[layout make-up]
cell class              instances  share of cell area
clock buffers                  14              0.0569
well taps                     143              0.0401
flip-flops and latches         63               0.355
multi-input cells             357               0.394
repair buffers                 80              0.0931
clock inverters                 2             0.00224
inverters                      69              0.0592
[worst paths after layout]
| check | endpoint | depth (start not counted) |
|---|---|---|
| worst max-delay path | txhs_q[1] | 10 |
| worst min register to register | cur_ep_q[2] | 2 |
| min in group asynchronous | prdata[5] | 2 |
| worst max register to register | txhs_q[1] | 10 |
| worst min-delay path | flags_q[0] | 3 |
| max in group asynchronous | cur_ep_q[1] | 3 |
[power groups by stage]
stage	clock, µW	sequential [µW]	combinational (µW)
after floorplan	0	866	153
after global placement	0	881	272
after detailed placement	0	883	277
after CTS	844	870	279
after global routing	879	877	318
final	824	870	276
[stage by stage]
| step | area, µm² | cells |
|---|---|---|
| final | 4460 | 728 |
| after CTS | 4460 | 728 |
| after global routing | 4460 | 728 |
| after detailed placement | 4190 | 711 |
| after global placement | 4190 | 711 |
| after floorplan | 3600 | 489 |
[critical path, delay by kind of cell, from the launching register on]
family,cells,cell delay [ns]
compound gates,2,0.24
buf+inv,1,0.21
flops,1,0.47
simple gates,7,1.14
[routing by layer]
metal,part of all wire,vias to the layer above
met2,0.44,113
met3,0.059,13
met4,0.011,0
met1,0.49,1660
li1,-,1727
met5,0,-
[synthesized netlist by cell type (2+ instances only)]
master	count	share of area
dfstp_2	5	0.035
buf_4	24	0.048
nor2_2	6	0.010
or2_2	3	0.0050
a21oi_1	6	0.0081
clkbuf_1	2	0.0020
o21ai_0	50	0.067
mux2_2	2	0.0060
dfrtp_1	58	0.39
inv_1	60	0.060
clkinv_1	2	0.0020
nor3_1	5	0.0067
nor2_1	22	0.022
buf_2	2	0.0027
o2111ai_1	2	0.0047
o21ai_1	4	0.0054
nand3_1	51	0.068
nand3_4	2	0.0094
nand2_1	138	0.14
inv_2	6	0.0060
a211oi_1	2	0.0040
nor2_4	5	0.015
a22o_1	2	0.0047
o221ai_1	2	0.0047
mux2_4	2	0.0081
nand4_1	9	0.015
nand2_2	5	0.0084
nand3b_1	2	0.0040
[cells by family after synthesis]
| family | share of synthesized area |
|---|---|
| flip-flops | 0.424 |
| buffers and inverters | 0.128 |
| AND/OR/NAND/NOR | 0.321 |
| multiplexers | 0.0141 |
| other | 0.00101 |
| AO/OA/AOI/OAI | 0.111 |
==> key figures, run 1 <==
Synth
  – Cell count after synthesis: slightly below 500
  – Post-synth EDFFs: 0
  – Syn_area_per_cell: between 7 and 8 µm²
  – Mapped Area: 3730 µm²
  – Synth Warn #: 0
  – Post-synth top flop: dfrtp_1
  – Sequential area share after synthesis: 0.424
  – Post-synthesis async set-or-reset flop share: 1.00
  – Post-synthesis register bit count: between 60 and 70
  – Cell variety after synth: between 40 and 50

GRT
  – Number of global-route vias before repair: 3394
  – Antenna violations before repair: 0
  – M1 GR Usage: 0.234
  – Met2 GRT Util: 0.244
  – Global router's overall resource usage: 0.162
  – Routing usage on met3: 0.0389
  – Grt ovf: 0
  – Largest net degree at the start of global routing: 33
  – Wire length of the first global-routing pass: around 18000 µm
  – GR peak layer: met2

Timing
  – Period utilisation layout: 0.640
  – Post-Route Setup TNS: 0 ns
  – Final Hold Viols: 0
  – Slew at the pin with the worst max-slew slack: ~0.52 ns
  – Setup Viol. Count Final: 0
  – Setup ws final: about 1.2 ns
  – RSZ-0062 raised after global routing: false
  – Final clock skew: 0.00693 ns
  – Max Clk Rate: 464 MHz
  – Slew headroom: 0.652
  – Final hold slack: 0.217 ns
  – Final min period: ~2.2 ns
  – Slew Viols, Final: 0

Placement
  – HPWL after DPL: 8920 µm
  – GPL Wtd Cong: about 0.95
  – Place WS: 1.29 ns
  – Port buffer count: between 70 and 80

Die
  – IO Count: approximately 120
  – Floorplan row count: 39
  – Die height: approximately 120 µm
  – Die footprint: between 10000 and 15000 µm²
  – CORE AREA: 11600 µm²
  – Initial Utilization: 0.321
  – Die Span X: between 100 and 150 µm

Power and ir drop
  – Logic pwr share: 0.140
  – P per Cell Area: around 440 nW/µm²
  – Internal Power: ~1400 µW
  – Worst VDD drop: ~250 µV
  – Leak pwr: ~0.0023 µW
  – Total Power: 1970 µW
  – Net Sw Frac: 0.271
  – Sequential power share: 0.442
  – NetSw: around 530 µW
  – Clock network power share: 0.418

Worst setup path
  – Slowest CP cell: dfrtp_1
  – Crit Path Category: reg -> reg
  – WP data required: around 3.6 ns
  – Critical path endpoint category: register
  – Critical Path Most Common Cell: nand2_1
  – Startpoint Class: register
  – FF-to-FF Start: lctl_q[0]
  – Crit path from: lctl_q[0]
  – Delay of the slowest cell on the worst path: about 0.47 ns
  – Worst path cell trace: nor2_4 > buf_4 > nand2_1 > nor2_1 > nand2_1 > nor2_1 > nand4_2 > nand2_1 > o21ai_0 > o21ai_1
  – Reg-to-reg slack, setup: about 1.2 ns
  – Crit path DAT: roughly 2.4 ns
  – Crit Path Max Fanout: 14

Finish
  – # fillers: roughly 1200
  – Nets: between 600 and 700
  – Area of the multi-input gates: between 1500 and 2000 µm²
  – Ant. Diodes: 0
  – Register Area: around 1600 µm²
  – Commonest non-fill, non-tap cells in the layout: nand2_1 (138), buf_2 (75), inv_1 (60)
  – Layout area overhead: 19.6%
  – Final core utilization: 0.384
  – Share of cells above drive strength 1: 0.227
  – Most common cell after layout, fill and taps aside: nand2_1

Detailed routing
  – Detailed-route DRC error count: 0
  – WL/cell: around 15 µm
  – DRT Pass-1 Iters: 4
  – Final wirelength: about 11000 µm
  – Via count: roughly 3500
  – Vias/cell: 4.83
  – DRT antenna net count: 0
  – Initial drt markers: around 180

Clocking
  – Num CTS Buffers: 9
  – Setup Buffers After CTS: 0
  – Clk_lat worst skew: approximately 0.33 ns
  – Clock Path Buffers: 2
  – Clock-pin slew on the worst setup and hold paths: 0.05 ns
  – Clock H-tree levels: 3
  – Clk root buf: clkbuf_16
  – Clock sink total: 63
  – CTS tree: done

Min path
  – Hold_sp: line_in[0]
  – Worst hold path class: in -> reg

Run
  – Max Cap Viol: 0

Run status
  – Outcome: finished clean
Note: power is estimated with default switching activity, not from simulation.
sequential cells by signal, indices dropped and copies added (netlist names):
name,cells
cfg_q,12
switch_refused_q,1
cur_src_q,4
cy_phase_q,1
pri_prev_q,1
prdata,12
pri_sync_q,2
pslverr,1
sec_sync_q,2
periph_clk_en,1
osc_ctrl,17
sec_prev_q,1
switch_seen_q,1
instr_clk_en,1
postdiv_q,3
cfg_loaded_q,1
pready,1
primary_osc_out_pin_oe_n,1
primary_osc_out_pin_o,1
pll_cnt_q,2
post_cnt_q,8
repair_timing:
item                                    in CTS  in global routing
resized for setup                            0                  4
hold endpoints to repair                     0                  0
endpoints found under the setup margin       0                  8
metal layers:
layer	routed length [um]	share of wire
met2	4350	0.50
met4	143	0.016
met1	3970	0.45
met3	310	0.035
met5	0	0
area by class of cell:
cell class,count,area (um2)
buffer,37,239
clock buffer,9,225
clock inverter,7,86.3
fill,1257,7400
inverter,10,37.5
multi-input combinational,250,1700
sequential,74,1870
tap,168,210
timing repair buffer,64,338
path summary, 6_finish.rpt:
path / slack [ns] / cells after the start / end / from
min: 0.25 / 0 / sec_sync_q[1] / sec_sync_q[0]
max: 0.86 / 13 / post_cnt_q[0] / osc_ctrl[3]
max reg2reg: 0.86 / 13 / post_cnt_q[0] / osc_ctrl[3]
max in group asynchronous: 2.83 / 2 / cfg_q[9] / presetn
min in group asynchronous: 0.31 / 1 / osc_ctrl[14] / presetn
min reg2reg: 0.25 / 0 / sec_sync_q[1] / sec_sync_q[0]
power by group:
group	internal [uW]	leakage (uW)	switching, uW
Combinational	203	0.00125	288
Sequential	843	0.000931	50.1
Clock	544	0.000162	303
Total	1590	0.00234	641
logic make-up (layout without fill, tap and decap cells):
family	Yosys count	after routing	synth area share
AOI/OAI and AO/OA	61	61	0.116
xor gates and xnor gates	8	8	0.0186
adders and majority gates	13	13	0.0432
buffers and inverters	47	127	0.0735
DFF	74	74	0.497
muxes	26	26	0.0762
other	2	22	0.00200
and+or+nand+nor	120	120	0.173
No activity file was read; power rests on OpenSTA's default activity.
File: src/hdl/daq_pkg.sv
// Shared constants, state codes and carrier types of the conversion sequencer
package daq_pkg;
    localparam int CLK_PERIOD_NS = 10;

    // Widths of the converter and multiplexer
    localparam int RESULT_BITS = 12;
    localparam int ADDR_BITS = 4;
    localparam int CHANNELS = 16;
    localparam int GROUPS = 3;
    localparam int GROUP_BITS = 4;
    localparam int TRIM_BITS = 4;
    localparam int COUNT_BITS = 12;

    // Acquisition one-shot: nominal 9 us and never beyond 10 us with the trim input at zero
    localparam int ACQ_BASE_NS = 9000;
    localparam int ACQ_BASE_CYCLES = (ACQ_BASE_NS + CLK_PERIOD_NS - 1) / CLK_PERIOD_NS;
    localparam int ACQ_MAX_NS = 10000;
    localparam int ACQ_MAX_CYCLES = ACQ_MAX_NS / CLK_PERIOD_NS;
    localparam int ACQ_TRIM_STEP_NS = 1000;
    localparam int ACQ_TRIM_CYCLES = (ACQ_TRIM_STEP_NS + CLK_PERIOD_NS - 1) / CLK_PERIOD_NS;

    // Gated conversion clock: one bit decision per step
    localparam int SAR_BIT_NS = 600;
    localparam int SAR_BIT_CYCLES = (SAR_BIT_NS + CLK_PERIOD_NS - 1) / CLK_PERIOD_NS;
    localparam int CONV_MAX_NS = 10000;
    localparam int CONV_MAX_CYCLES = CONV_MAX_NS / CLK_PERIOD_NS;

    // Reset values
    localparam logic [3:0] ADDR_RESET = 4'h0;
    localparam logic [11:0] RESULT_RESET = 12'h000;
    localparam logic [15:0] MUX_OFF = 16'h0000;

    typedef enum logic [1:0] {
        ST_IDLE = 2'b00,
        ST_ACQUIRE = 2'b01,
        ST_CONVERT = 2'b10
    } seq_state_t;

    // Three-state result pins: level[11] is bit 1 (MSB), level[0] is bit 12 (LSB)
    typedef struct packed {
        logic [11:0] level;
        logic [11:0] drive;
    } result_bus_t;
endpackage

File: src/hdl/daq_conversion_sequencer.sv
// Acquisition and conversion sequencer with channel addressing and three-state result
`timescale 1ns/1ps
// Summary of operation
// - Trigger falling edge starts acquisition then conversion
// - Source select low loads address, high sequences
// - Address-zero request forces channel 0, overriding source
// - Channel-switch enable low disconnects every channel
// - Random address taken from four weighted inputs
// - Status high during conversion, low when done
// - Bits 1-4 driven only while group enable low
// - Bits 5-8 driven only while group enable low
// - Bits 9-12 driven while their enable low
// - Self-start begins one conversion after reset
// - Acquisition lasts at most 10 us untrimmed
// - Bits 9-12 released while their enable high
// - Current channel address shown on four outputs
// - Conversion within 10 us; result valid when status falls
module daq_conversion_sequencer #(
    parameter int RESULT_BITS = daq_pkg::RESULT_BITS,
    parameter int ACQ_BASE_CYCLES = daq_pkg::ACQ_BASE_CYCLES,
    parameter int ACQ_TRIM_CYCLES = daq_pkg::ACQ_TRIM_CYCLES
) (
    input wire logic core_clk,
    input wire logic reset_n,
    input wire logic strobe_n,
    input wire logic load_n,
    input wire logic clear_n,
    input wire logic mux_enable,
    input wire logic [3:0] channel_select_in,
    input wire logic [2:0] group_enable_n,
    input wire logic [3:0] acquisition_delay_trim,
    input wire logic [11:0] analog_level,
    output logic conversion_busy,
    output logic [3:0] channel_select_out,
    output logic [15:0] mux_channel_on,
    output daq_pkg::result_bus_t result_pins
);
    daq_pkg::seq_state_t state;
    daq_pkg::seq_state_t next_state;
    logic strobe_prev;
    logic self_start;
    logic seq_step;
    logic [11:0] acq_count;
    logic [11:0] held_level;
    logic conv_start;
    logic next_self_start;
    logic next_seq_step;
    logic [11:0] next_acq_count;
    logic [11:0] next_held_level;
    logic next_conv_start;
    logic next_busy;
    logic [3:0] next_addr;
    logic [11:0] next_level;
    logic [11:0] next_drive;
    logic [15:0] next_mux;
    logic [11:0] acq_target;
    logic trigger;
    logic conv_done;
    logic [11:0] conv_result;

    sar_converter #(
        .BITS(RESULT_BITS)
    ) u_sar (
        .core_clk(core_clk),
        .reset_n(reset_n),
        .start(conv_start),
        .held_level(held_level),
        .done(conv_done),
        .result(conv_result)
    );

    // Trim lengthens the one-shot for high-gain settling; zero gives the untrimmed time
    assign acq_target = 12'(ACQ_BASE_CYCLES)
        + 12'(acquisition_delay_trim) * 12'(ACQ_TRIM_CYCLES);
    // The pending self-start acts as one synthetic trigger
    assign trigger = (strobe_prev & ~strobe_n) | self_start;

    always_comb begin
        next_state = state;
        next_self_start = self_start;
        next_seq_step = seq_step;
        next_acq_count = acq_count;
        next_held_level = held_level;
        next_conv_start = 1'b0;
        next_addr = channel_select_out;
        next_level = result_pins.level;
        case (state)
            daq_pkg::ST_IDLE: begin
                // Triggers during acquisition or conversion are ignored
                if (trigger) begin
                    next_state = daq_pkg::ST_ACQUIRE;
                    next_self_start = 1'b0;
                    next_acq_count = 12'h000;
                    next_seq_step = clear_n & load_n;
                    if (!clear_n) begin
                        next_addr = daq_pkg::ADDR_RESET;
                    end else if (!load_n) begin
                        next_addr = channel_select_in;
                    end
                end
            end
            daq_pkg::ST_ACQUIRE: begin
                if (acq_count >= acq_target - 12'h001) begin
                    next_state = daq_pkg::ST_CONVERT;
                    next_held_level = analog_level;
                    next_conv_start = 1'b1;
                end else begin
                    next_acq_count = acq_count + 12'h001;
                end
            end
            daq_pkg::ST_CONVERT: begin
                if (conv_done) begin
                    next_state = daq_pkg::ST_IDLE;
                    next_level = conv_result;
                    if (seq_step) begin
                        next_addr = channel_select_out + 4'h1;
                    end
                end
            end
            default: begin
                next_state = daq_pkg::ST_IDLE;
            end
        endcase
        next_busy = (next_state == daq_pkg::ST_CONVERT);
    end

    // Mux switches and result output enables follow their control inputs
    always_comb begin
        next_mux = daq_pkg::MUX_OFF;
        if (mux_enable) begin
            next_mux[channel_select_out] = 1'b1;
        end
    end

    genvar g;
    generate
        for (g = 0; g < daq_pkg::GROUPS; g++) begin : gen_group
            // Group 2 holds bits 1-4 (MSB end), group 0 holds bits 9-12
            assign next_drive[g*4 +: 4] = {4{~group_enable_n[g]}};
        end
    endgenerate

    always_ff @(posedge core_clk or negedge reset_n) begin
        if (!reset_n) begin
            state <= daq_pkg::ST_IDLE;
            strobe_prev <= 1'b1;
            self_start <= 1'b1;
            seq_step <= 1'b0;
            acq_count <= 12'h000;
            held_level <= daq_pkg::RESULT_RESET;
            conv_start <= 1'b0;
            conversion_busy <= 1'b0;
            channel_select_out <= daq_pkg::ADDR_RESET;
            mux_channel_on <= daq_pkg::MUX_OFF;
            result_pins <= '0;
        end else begin
            state <= next_state;
            strobe_prev <= strobe_n;
            self_start <= next_self_start;
            seq_step <= next_seq_step;
            acq_count <= next_acq_count;
            held_level <= next_held_level;
            conv_start <= next_conv_start;
            conversion_busy <= next_busy;
            channel_select_out <= next_addr;
            mux_channel_on <= next_mux;
            result_pins.level <= next_level;
            result_pins.drive <= next_drive;
        end
    end

    // Checks
    property p_trigger_starts;
        @(posedge core_clk) disable iff (!reset_n)
        state == daq_pkg::ST_IDLE && strobe_prev && !strobe_n |=> state == daq_pkg::ST_ACQUIRE;
    endproperty
    a_trigger_starts: assert property (p_trigger_starts) else $error("trigger ignored");

    property p_random_load;
        @(posedge core_clk) disable iff (!reset_n)
        state == daq_pkg::ST_IDLE && trigger && clear_n && !load_n
        |=> channel_select_out == $past(channel_select_in);
    endproperty
    a_random_load: assert property (p_random_load) else $error("random address lost");

    property p_seq_hold;
        @(posedge core_clk) disable iff (!reset_n)
        state == daq_pkg::ST_IDLE && trigger && clear_n && load_n |=> $stable(channel_select_out);
    endproperty
    a_seq_hold: assert property (p_seq_hold) else $error("sequential address moved");

    property p_clear_zero;
        @(posedge core_clk) disable iff (!reset_n)
        state == daq_pkg::ST_IDLE && trigger && !clear_n |=> channel_select_out == 4'h0;
    endproperty
    a_clear_zero: assert property (p_clear_zero) else $error("address not cleared");

    property p_mux_gate;
        @(posedge core_clk) disable iff (!reset_n)
        1'b1 |=> mux_channel_on == ($past(mux_enable) ? (16'h0001 << $past(channel_select_out))
            : 16'h0000);
    endproperty
    a_mux_gate: assert property (p_mux_gate) else $error("mux switch wrong");

    property p_busy_after_acq;
        @(posedge core_clk) disable iff (!reset_n)
        $rose(conversion_busy) |-> $past(state) == daq_pkg::ST_ACQUIRE;
    endproperty
    a_busy_after_acq: assert property (p_busy_after_acq) else $error("busy without acquire");

    property p_acq_bound;
        @(posedge core_clk) disable iff (!reset_n)
        state == daq_pkg::ST_ACQUIRE && acquisition_delay_trim == 4'h0
        |-> acq_count < 12'(daq_pkg::ACQ_MAX_CYCLES);
    endproperty
    a_acq_bound: assert property (p_acq_bound) else $error("acquisition too long");

    property p_conv_bound;
        @(posedge core_clk) disable iff (!reset_n)
        $rose(conversion_busy) |-> ##[1:1000] !conversion_busy;
    endproperty
    a_conv_bound: assert property (p_conv_bound) else $error("conversion too long");

    property p_result_valid;
        @(posedge core_clk) disable iff (!reset_n)
        $fell(conversion_busy) |-> result_pins.level == conv_result;
    endproperty
    a_result_valid: assert property (p_result_valid) else $error("result not valid");

    property p_seq_step;
        @(posedge core_clk) disable iff (!reset_n)
        state == daq_pkg::ST_CONVERT && conv_done && seq_step
        |=> channel_select_out == 4'($past(channel_select_out) + 4'h1);
    endproperty
    a_seq_step: assert property (p_seq_step) else $error("address did not step");

    property p_group_hi;
        @(posedge core_clk) disable iff (!reset_n)
        1'b1 |=> result_pins.drive[11:8] == {4{!$past(group_enable_n[2])}};
    endproperty
    a_group_hi: assert property (p_group_hi) else $error("bits 1-4 drive wrong");

    property p_group_mid;
        @(posedge core_clk) disable iff (!reset_n)
        group_enable_n[1] |=> result_pins.drive[7:4] == 4'h0;
    endproperty
    a_group_mid: assert property (p_group_mid) else $error("bits 5-8 not released");

    property p_group_lo;
        @(posedge core_clk) disable iff (!reset_n)
        group_enable_n[0] ##1 !group_enable_n[0] |=> result_pins.drive[3:0] == 4'hF;
    endproperty
    a_group_lo: assert property (p_group_lo) else $error("bits 9-12 drive wrong");

    property p_self_start;
        @(posedge core_clk) disable iff (!reset_n)
        self_start && state == daq_pkg::ST_IDLE |=> state == daq_pkg::ST_ACQUIRE;
    endproperty
    a_self_start: assert property (p_self_start) else $error("no self start");

    c_random: cover property (@(posedge core_clk) disable iff (!reset_n)
        state == daq_pkg::ST_IDLE && trigger && clear_n && !load_n);
    c_wrap: cover property (@(posedge core_clk) disable iff (!reset_n)
        channel_select_out == 4'hF ##1 channel_select_out == 4'h0);
    c_clear: cover property (@(posedge core_clk) disable iff (!reset_n)
        state == daq_pkg::ST_IDLE && trigger && !clear_n);
    c_done: cover property (@(posedge core_clk) disable iff (!reset_n) $fell(conversion_busy));
endmodule

File: src/hdl/sar_converter.sv
// Successive-approximation converter stepped by a gated internal clock
`timescale 1ns/1ps
module sar_converter #(
    parameter int BITS = 12
) (
    input wire logic core_clk,
    input wire logic reset_n,
    input wire logic start,
    input wire logic [BITS-1:0] held_level,
    output logic done,
    output logic [BITS-1:0] result
);
    logic busy;
    logic [3:0] bit_index;
    logic [6:0] tick;
    logic next_busy;
    logic next_done;
    logic [3:0] next_bit_index;
    logic [6:0] next_tick;
    logic [BITS-1:0] next_result;
    logic [BITS-1:0] trial;

    always_comb begin
        next_busy = busy;
        next_done = 1'b0;
        next_bit_index = bit_index;
        next_tick = tick;
        next_result = result;
        trial = result | (BITS'(1) << bit_index);
        if (start) begin
            next_busy = 1'b1;
            next_bit_index = 4'(BITS - 1);
            next_tick = 7'h00;
            next_result = '0;
        end else if (busy) begin
            if (tick == 7'(daq_pkg::SAR_BIT_CYCLES - 1)) begin
                next_tick = 7'h00;
                // Keep the trial bit only if the held level is not below it
                if (trial <= held_level) begin
                    next_result = trial;
                end
                if (bit_index == 4'h0) begin
                    next_busy = 1'b0;
                    next_done = 1'b1;
                end else begin
                    next_bit_index = bit_index - 4'h1;
                end
            end else begin
                next_tick = tick + 7'h01;
            end
        end
    end

    always_ff @(posedge core_clk or negedge reset_n) begin
        if (!reset_n) begin
            busy <= 1'b0;
            done <= 1'b0;
            bit_index <= 4'h0;
            tick <= 7'h00;
            result <= '0;
        end else begin
            busy <= next_busy;
            done <= next_done;
            bit_index <= next_bit_index;
            tick <= next_tick;
            result <= next_result;
        end
    end
endmodule

File: config.mk
export PLATFORM = sky130hd
export DESIGN_NAME = daq_conversion_sequencer
export DESIGN_NICKNAME = d
export VERILOG_FILES = /design/src/hdl/daq_pkg.sv /design/src/hdl/daq_conversion_sequencer.sv /design/src/hdl/sar_converter.sv
export SDC_FILE = /design/constraint.sdc
export NUM_CORES = 1
export LEC_CHECK = 0
export BUFFER_PORTS_ARGS = -buffer_cell sky130_fd_sc_hd__buf_2
export CORE_ASPECT_RATIO = 1.25
export CORE_MARGIN = 3
export CORE_UTILIZATION = 60
export CTS_CLUSTER_DIAMETER = 80
export DETAILED_ROUTE_END_ITERATION = 10
export GPL_TIMING_DRIVEN = 0
export PLACE_DENSITY = 0.83
export SLEW_MARGIN = 25
export SYNTH_ARGS = -nofsm -noshare
export SYNTH_HDL_FRONTEND = slang
export SYNTH_SLANG_ARGS = --single-unit
File: constraint.sdc
create_clock -name core_clk -period 4.1 [get_ports core_clk]
set_input_delay 0.82 -clock core_clk [delete_from_list [all_inputs] [get_ports core_clk]]
set_output_delay 0.82 -clock core_clk [all_outputs]
set_load 0.005 [all_outputs]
────
TASK GOAL:
The answer should be the first line of the material and every line after it through the line containing "flip-flops | 0.424 |", exactly as written, and nothing else.

TASK RESPONSE:
[layout make-up]
cell class              instances  share of cell area
clock buffers                  14              0.0569
well taps                     143              0.0401
flip-flops and latches         63               0.355
multi-input cells             357               0.394
repair buffers                 80              0.0931
clock inverters                 2             0.00224
inverters                      69              0.0592
[worst paths after layout]
| check | endpoint | depth (start not counted) |
|---|---|---|
| worst max-delay path | txhs_q[1] | 10 |
| worst min register to register | cur_ep_q[2] | 2 |
| min in group asynchronous | prdata[5] | 2 |
| worst max register to register | txhs_q[1] | 10 |
| worst min-delay path | flags_q[0] | 3 |
| max in group asynchronous | cur_ep_q[1] | 3 |
[power groups by stage]
stage	clock, µW	sequential [µW]	combinational (µW)
after floorplan	0	866	153
after global placement	0	881	272
after detailed placement	0	883	277
after CTS	844	870	279
after global routing	879	877	318
final	824	870	276
[stage by stage]
| step | area, µm² | cells |
|---|---|---|
| final | 4460 | 728 |
| after CTS | 4460 | 728 |
| after global routing | 4460 | 728 |
| after detailed placement | 4190 | 711 |
| after global placement | 4190 | 711 |
| after floorplan | 3600 | 489 |
[critical path, delay by kind of cell, from the launching register on]
family,cells,cell delay [ns]
compound gates,2,0.24
buf+inv,1,0.21
flops,1,0.47
simple gates,7,1.14
[routing by layer]
metal,part of all wire,vias to the layer above
met2,0.44,113
met3,0.059,13
met4,0.011,0
met1,0.49,1660
li1,-,1727
met5,0,-
[synthesized netlist by cell type (2+ instances only)]
master	count	share of area
dfstp_2	5	0.035
buf_4	24	0.048
nor2_2	6	0.010
or2_2	3	0.0050
a21oi_1	6	0.0081
clkbuf_1	2	0.0020
o21ai_0	50	0.067
mux2_2	2	0.0060
dfrtp_1	58	0.39
inv_1	60	0.060
clkinv_1	2	0.0020
nor3_1	5	0.0067
nor2_1	22	0.022
buf_2	2	0.0027
o2111ai_1	2	0.0047
o21ai_1	4	0.0054
nand3_1	51	0.068
nand3_4	2	0.0094
nand2_1	138	0.14
inv_2	6	0.0060
a211oi_1	2	0.0040
nor2_4	5	0.015
a22o_1	2	0.0047
o221ai_1	2	0.0047
mux2_4	2	0.0081
nand4_1	9	0.015
nand2_2	5	0.0084
nand3b_1	2	0.0040
[cells by family after synthesis]
| family | share of synthesized area |
|---|---|
| flip-flops | 0.424 |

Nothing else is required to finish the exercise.